In Oaxaca, highway blockade removed but airport blockade remains

A blockade at Oaxaca city’s airport has caused major flight disruptions and threatened to jeopardize Covid-19 vaccine supplies, while a separate blockade on the Oaxaca coastal highway in Puerto Escondido has been lifted.

At the airport, where teachers in training are protesting, 70 flights had been canceled by Wednesday morning. Earlier in the day, National Guardsmen were prevented from accessing Covid-19 vaccines destined for 117,000 state education workers but an agreement was negotiated with the protesters to allow access to the medication.

The teaching students are demanding that all graduates be given automatic job placements.

They appropriated public transit vehicles yesterday, and were expected to protest at vaccination centers today, where educational workers are receiving their shots.

During the last two weeks they have set fire to the offices of the state education authority, hijacked transit buses and blockaded roads and highways.

The airport blockade began Sunday but there were signs Wednesday morning that a settlement was imminent. State education representatives and students met for nine hours, wrapping up at 7:00 a.m.

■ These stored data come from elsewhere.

Source: an optimization exercise on an open RTL-to-GDS flow (aim: small area). Production flows keep margins and buffers that such runs may drop.
Function was checked by simulation only, so behaviour that the tests miss may differ from the original.
Power figures rest on the tool's default switching activity, not on a simulated workload.

==> flow/design.v <==
package regfile_pkg;
    localparam int XLEN_DEF  = 32;
    localparam int NREGS_DEF = 32;
    localparam int NRD_DEF   = 2;
    localparam int ZERO_REG  = 0;
endpackage
import regfile_pkg::*;
module regfile_scoreboard
#(
    parameter int NR = NREGS_DEF - 1
)(
    input  logic          live,
    input  logic [NR-1:0] pend_n,
    output logic          any_pending
);
    assign any_pending = live & ~(&pend_n);
endmodule
import regfile_pkg::*;
module regfile_mp
#(
    parameter int XLEN  = XLEN_DEF,
    parameter int NREGS = NREGS_DEF,
    parameter int NRD   = NRD_DEF,
    localparam int AW   = ((NREGS > 1) ? $clog2(NREGS) : 1)
)(
    input  logic                clk,
    input  logic                rst_n,
    input  logic [NRD*AW-1:0]   rd_addr,
    output logic [NRD*XLEN-1:0] rd_data,
    output logic [NRD-1:0]      rd_pending,
    input  logic                wa_en,
    input  logic [AW-1:0]       wa_addr,
    input  logic [XLEN-1:0]     wa_data,
    input  logic                wb_en,
    input  logic [AW-1:0]       wb_addr,
    input  logic [XLEN-1:0]     wb_data,
    input  logic                issue_en,
    input  logic [AW-1:0]       issue_addr,
    input  logic                flush,
    output logic                any_pending
);
    localparam int NR = NREGS - 1;    
    logic            live, live_nf;
    logic [3:0]      pa_lo, pb_lo, pi_lo;
    logic [7:0]      pa_hi, pb_hi, pi_hi;
    logic [3:0]      pr_lo [NRD];
    logic [7:0]      pr_hi [NRD];
    logic [NR-1:0]   sel_a, sel_b, hold;
    logic [NR-1:0]   pend_n, pend_n_next;
    logic [NR-1:0]   rsel_n [NRD];
    logic [NR*XLEN-1:0] regs_n;
    always_ff @(posedge clk or negedge rst_n) begin
        if (!rst_n) live <= 1'b0;
        else        live <= 1'b1;
    end
    assign live_nf = live & ~flush;
    regfile_predec u_pa (.en(wa_en),    .addr(wa_addr),    .lo(pa_lo), .hi(pa_hi));
    regfile_predec u_pb (.en(wb_en),    .addr(wb_addr),    .lo(pb_lo), .hi(pb_hi));
    regfile_predec u_pi (.en(issue_en), .addr(issue_addr), .lo(pi_lo), .hi(pi_hi));
    for (genvar k = 0; k < NRD; k++) begin : g_prd
        regfile_predec u_pr (.en(live), .addr(rd_addr[k*AW +: AW]), .lo(pr_lo[k]), .hi(pr_hi[k]));
    end
    for (genvar i = 0; i < NR; i++) begin : g_row
        localparam int R = i + 1;
        regfile_rowctl u_ctl (
            .a_lo        (pa_lo[R % 4]), .a_hi (pa_hi[R / 4]),
            .b_lo        (pb_lo[R % 4]), .b_hi (pb_hi[R / 4]),
            .i_lo        (pi_lo[R % 4]), .i_hi (pi_hi[R / 4]),
            .live        (live),
            .live_nf     (live_nf),
            .pend_n      (pend_n[i]),
            .sel_a       (sel_a[i]),
            .sel_b       (sel_b[i]),
            .hold        (hold[i]),
            .pend_n_next (pend_n_next[i])
        );
        for (genvar k = 0; k < NRD; k++) begin : g_rs
            regfile_nand2 u_rs (.a(pr_lo[k][R % 4]), .b(pr_hi[k][R / 4]), .y(rsel_n[k][i]));
        end
    end
    always_ff @(posedge clk)
        pend_n <= pend_n_next;
    for (genvar i = 0; i < NR; i++) begin : g_reg
        logic [XLEN-1:0] q_n, d_n;
        for (genvar j = 0; j < XLEN; j++) begin : g_bit
            regfile_wcell u_cell (
                .a    (sel_a[i]),
                .b    (sel_b[i]),
                .h    (hold[i]),
                .wa   (wa_data[j]),
                .wb   (wb_data[j]),
                .q_n  (q_n[j]),
                .d_n  (d_n[j])
            );
        end
        always_ff @(posedge clk)
            q_n <= d_n;
        assign regs_n[i*XLEN +: XLEN] = q_n;
    end
    for (genvar k = 0; k < NRD; k++) begin : g_rd
        for (genvar j = 0; j < XLEN; j++) begin : g_bit
            logic [NR-1:0] col_n;
            for (genvar i = 0; i < NR; i++) begin : g_col
                assign col_n[i] = regs_n[i*XLEN + j];
            end
            regfile_rdbit #(.N(NR)) u_bit (
                .sel_n (rsel_n[k]),
                .dat_n (col_n),
                .y     (rd_data[k*XLEN + j])
            );
        end
        regfile_rdbit #(.N(NR)) u_pend (
            .sel_n (rsel_n[k]),
            .dat_n (pend_n),
            .y     (rd_pending[k])
        );
    end
    regfile_scoreboard #(.NR(NR)) u_scoreboard (
        .live        (live),
        .pend_n      (pend_n),
        .any_pending (any_pending)
    );
endmodule
module regfile_predec (
    input  logic       en,
    input  logic [4:0] addr,
    output logic [3:0] lo,
    output logic [7:0] hi
);
    for (genvar m = 0; m < 4; m++) begin : g_lo
        assign lo[m] = en & (addr[1:0] == 2'(m));
    end
    for (genvar m = 0; m < 8; m++) begin : g_hi
        assign hi[m] = (addr[4:2] == 3'(m));
    end
endmodule
module regfile_rowctl (
    input  logic a_lo, a_hi,
    input  logic b_lo, b_hi,
    input  logic i_lo, i_hi,
    input  logic live,
    input  logic live_nf,
    input  logic pend_n,
    output logic sel_a,
    output logic sel_b,
    output logic hold,
    output logic pend_n_next
);
    logic ha_n, hb_n, hi_n, keep_n;
    regfile_nand2 u_ha (.a(a_lo), .b(a_hi), .y(ha_n));
    regfile_nand2 u_hb (.a(b_lo), .b(b_hi), .y(hb_n));
    regfile_nand2 u_hi (.a(i_lo), .b(i_hi), .y(hi_n));
    assign sel_b       = ~hb_n;
    assign sel_a       = ~ha_n & hb_n;
    assign hold        = live & ha_n & hb_n;
    assign keep_n      = ~(live_nf & ha_n & hb_n);
    assign pend_n_next = (pend_n | keep_n) & hi_n;
endmodule
module regfile_wcell (
    input  logic a,
    input  logic b,
    input  logic h,
    input  logic wa,
    input  logic wb,
    input  logic q_n,
    output logic d_n
);
    assign d_n = ~((a & wa) | (b & wb) | (h & ~q_n));
endmodule
module regfile_rdbit
#(
    parameter int N = 31
)(
    input  logic [N-1:0] sel_n,
    input  logic [N-1:0] dat_n,
    output logic         y
);
    localparam int NP = (N + 1) / 2;       
    localparam int NG = (NP + 3) / 4;      
    logic [4*NG-1:0] t;
    logic [NG-1:0]   g;
    for (genvar p = 0; p < N / 2; p++) begin : g_pair
        regfile_o22ai u_pair (
            .a1 (sel_n[2*p]),   .a2 (dat_n[2*p]),
            .b1 (sel_n[2*p+1]), .b2 (dat_n[2*p+1]),
            .y  (t[p])
        );
    end
    if (N % 2) begin : g_odd
        regfile_nor2 u_last (.a(sel_n[N-1]), .b(dat_n[N-1]), .y(t[NP-1]));
    end
    if (4*NG > NP) begin : g_pad
        assign t[4*NG-1:NP] = '0;
    end
    for (genvar q = 0; q < NG; q++) begin : g_grp
        regfile_or4 u_or (.a(t[4*q]), .b(t[4*q+1]), .c(t[4*q+2]), .d(t[4*q+3]), .y(g[q]));
    end
    assign y = |g;
endmodule
module regfile_o22ai (
    input  logic a1, a2, b1, b2,
    output logic y
);
    assign y = ~((a1 | a2) & (b1 | b2));
endmodule
module regfile_nor2 (
    input  logic a, b,
    output logic y
);
    assign y = ~(a | b);
endmodule
module regfile_nand2 (
    input  logic a, b,
    output logic y
);
    assign y = ~(a & b);
endmodule
module regfile_or4 (
    input  logic a, b, c, d,
    output logic y
);
    assign y = a | b | c | d;
endmodule
==> flow/config.mk <==
export PLATFORM = sky130hd
export DESIGN_NAME = regfile_mp
export DESIGN_NICKNAME = regfile_mp
export VERILOG_FILES = /design/flow/design.v
export SDC_FILE = /design/flow/constraint.sdc
export NUM_CORES = 4
export LEC_CHECK = 0
export CAP_MARGIN = 20
export CELL_PAD_IN_SITES_DETAIL_PLACEMENT = 2
export CELL_PAD_IN_SITES_GLOBAL_PLACEMENT = 2
export CORE_MARGIN = 2
export CORE_UTILIZATION = 30
export CTS_BUF_LIST = sky130_fd_sc_hd__clkbuf_16
export CTS_CLUSTER_DIAMETER = 80
export CTS_CLUSTER_SIZE = 20
export SLEW_MARGIN = 20
export SYNTH_HIERARCHICAL = 1
export SYNTH_MINIMUM_KEEP_SIZE = 0
==> flow/constraint.sdc <==
create_clock -name core_clock -period 8.0 [get_ports {clk}]
set_input_delay 1.6000 -clock core_clock [delete_from_list [all_inputs] [get_ports {clk}]]
set_output_delay 1.6000 -clock core_clock [all_outputs]
set_load 0.01 [all_outputs]
standard.sh (not shown) runs the stock make flow with config.mk's settings and CLKGATE_MAP_FILE= SYNTH_SCRIPT=/design/flow/synth_recipe.tcl, a recipe that flattens the netlist after the stock synthesis.
==> flow/flow/run.sh <==
#!/bin/bash
# The standard layout, with each input and output port buffered by a buf_1 instead of
# the cell buffer_ports picks by default. All of ORFS's output goes to standard.log here;
# ORFS's own per-step logs stay under orfs/logs/.
set -euo pipefail
export BUFFER_PORTS_ARGS="-buffer_cell sky130_fd_sc_hd__buf_1"
bash standard.sh > standard.log 2>&1
Then changed:
--- a/flow/design.v
+++ b/flow/design.v
@@ -39,22 +39,33 @@
     input  logic                flush,
     output logic                any_pending
 );
     localparam int NR = NREGS - 1;    
-    logic            live, live_nf;
+    logic            live, live_nf, phase;
+    logic [XLEN-1:0] wa_enc, wb_enc;
+    logic [NRD-1:0]  rd_flip;
+    logic [NRD*XLEN-1:0] rd_raw;
     logic [3:0]      pa_lo, pb_lo, pi_lo;
     logic [7:0]      pa_hi, pb_hi, pi_hi;
     logic [3:0]      pr_lo [NRD];
     logic [7:0]      pr_hi [NRD];
     logic [NR-1:0]   sel_a, sel_b, hold;
     logic [NR-1:0]   pend_n, pend_n_next;
     logic [NR-1:0]   rsel_n [NRD];
-    logic [NR*XLEN-1:0] regs_n;
+    logic [NR*XLEN-1:0] regs_s;
     always_ff @(posedge clk or negedge rst_n) begin
         if (!rst_n) live <= 1'b0;
         else        live <= 1'b1;
     end
+    always_ff @(posedge clk or negedge rst_n) begin
+        if (!rst_n) phase <= 1'b0;
+        else        phase <= ~phase;
+    end
     assign live_nf = live & ~flush;
+    for (genvar j = 0; j < XLEN; j++) begin : g_enc
+        regfile_xor2 u_ea (.a(wa_data[j]), .b(phase), .y(wa_enc[j]));
+        regfile_xor2 u_eb (.a(wb_data[j]), .b(phase), .y(wb_enc[j]));
+    end
     regfile_predec u_pa (.en(wa_en),    .addr(wa_addr),    .lo(pa_lo), .hi(pa_hi));
     regfile_predec u_pb (.en(wb_en),    .addr(wb_addr),    .lo(pb_lo), .hi(pb_hi));
     regfile_predec u_pi (.en(issue_en), .addr(issue_addr), .lo(pi_lo), .hi(pi_hi));
     for (genvar k = 0; k < NRD; k++) begin : g_prd
@@ -80,34 +91,38 @@
     end
     always_ff @(posedge clk)
         pend_n <= pend_n_next;
     for (genvar i = 0; i < NR; i++) begin : g_reg
-        logic [XLEN-1:0] q_n, d_n;
+        logic [XLEN-1:0] q, d;
         for (genvar j = 0; j < XLEN; j++) begin : g_bit
             regfile_wcell u_cell (
                 .a    (sel_a[i]),
                 .b    (sel_b[i]),
                 .h    (hold[i]),
-                .wa   (wa_data[j]),
-                .wb   (wb_data[j]),
-                .q_n  (q_n[j]),
-                .d_n  (d_n[j])
+                .wa   (wa_enc[j]),
+                .wb   (wb_enc[j]),
+                .q    (q[j]),
+                .d    (d[j])
             );
         end
         always_ff @(posedge clk)
-            q_n <= d_n;
-        assign regs_n[i*XLEN +: XLEN] = q_n;
+            q <= d;
+        assign regs_s[i*XLEN +: XLEN] = q;
     end
     for (genvar k = 0; k < NRD; k++) begin : g_rd
+        assign rd_flip[k] = live && (rd_addr[k*AW +: AW] != '0) && !phase;
+        for (genvar j = 0; j < XLEN; j++) begin : g_dec
+            regfile_xor2 u_d (.a(rd_raw[k*XLEN + j]), .b(rd_flip[k]), .y(rd_data[k*XLEN + j]));
+        end
         for (genvar j = 0; j < XLEN; j++) begin : g_bit
             logic [NR-1:0] col_n;
             for (genvar i = 0; i < NR; i++) begin : g_col
-                assign col_n[i] = regs_n[i*XLEN + j];
+                assign col_n[i] = regs_s[i*XLEN + j];
             end
             regfile_rdbit #(.N(NR)) u_bit (
                 .sel_n (rsel_n[k]),
                 .dat_n (col_n),
-                .y     (rd_data[k*XLEN + j])
+                .y     (rd_raw[k*XLEN + j])
             );
         end
         regfile_rdbit #(.N(NR)) u_pend (
             .sel_n (rsel_n[k]),
@@ -161,12 +176,12 @@
     input  logic b,
     input  logic h,
     input  logic wa,
     input  logic wb,
-    input  logic q_n,
-    output logic d_n
-);
-    assign d_n = ~((a & wa) | (b & wb) | (h & ~q_n));
+    input  logic q,
+    output logic d
+);
+    assign d = ~((a & wa) | (b & wb) | (h & q));
 endmodule
 module regfile_rdbit
 #(
     parameter int N = 31
@@ -214,8 +229,14 @@
     output logic y
 );
     assign y = ~(a & b);
 endmodule
+module regfile_xor2 (
+    input  logic a, b,
+    output logic y
+);
+    assign y = a ^ b;
+endmodule
 module regfile_or4 (
     input  logic a, b, c, d,
     output logic y
 );
Clock-buffer cell count decreases by 8.
Global-route usage came out lower by 1.2 points.
Worst hold slack got worse by 9.8 ps.
First-iteration DRC count falls by 7.5%.
Cell area is lower by 4.7%.
Routed wire length is lower by 6.9%.
Combinational power climbs by 48%.
Setup slack gets worse by 390 ps.
Critical path depth climbs by 2.
Power came out higher by 5.4%.
Fmax decreases by 5.5%.
Final cell count goes down by 14%.
Sequential share of layout area rises by 1.9 points.
Clock power shrinks by 11%.

==> separate check: timing with driven ports <==
How much do the figures lean on ideal ports? The routed layouts below were timed once more, with nothing changed but the port constraints.
Step 1 assumes that a clkbuf_16 drives the clock port and a buf_2 every other input.
Step 2 adds t to the input delays and takes it off the output delays; t is the mean of the earliest and latest rising clock arrival at the registers after step 1. Input paths then give back, and output paths get back, about the clock's delay inside the block.
a / b / c = ideal ports / drivers / drivers and shift; a / b = the first two.
| run | shift t [ns] | slack for setup (ns) | worst data-port slew with drivers (ns) |
|---|---|---|---|
| the first run | 0.815 | 1.262 / 1.169 / 1.170 | 0.39 |
| the second run | 0.793 | 0.870 / 0.808 / 0.808 | 0.18 |
After both steps setup and hold are still met in every run listed. For the first run, which loses most, drivers alone change the setup slack by -0.093 ns; drivers and shift together by -0.092 ns.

Wednesday with high expectations that the impasse would soon be over.

On the coast, meanwhile, a four-day blockade in a territorial dispute that paralyzed access to Puerto Escondido ended Tuesday night after Governor Alejandro Murat addressed protesting municipal authorities and residents.

The mayor of Santa María Colotepec installed a protest camp on Highway 200 on Friday over a decades old dispute with neighboring San Pedro Mixtepec over land within the city of Puerto Escondido.

Officials in Colotepec accused their counterparts in Mixtepec of influencing an agrarian court in underhanded fashion, which began when they presented a constitutional argument before the court in 2018.

Murat called on protesters to trust in authorities adjudicating the agrarian dispute, and also proposed a new peace agreement between the two communities.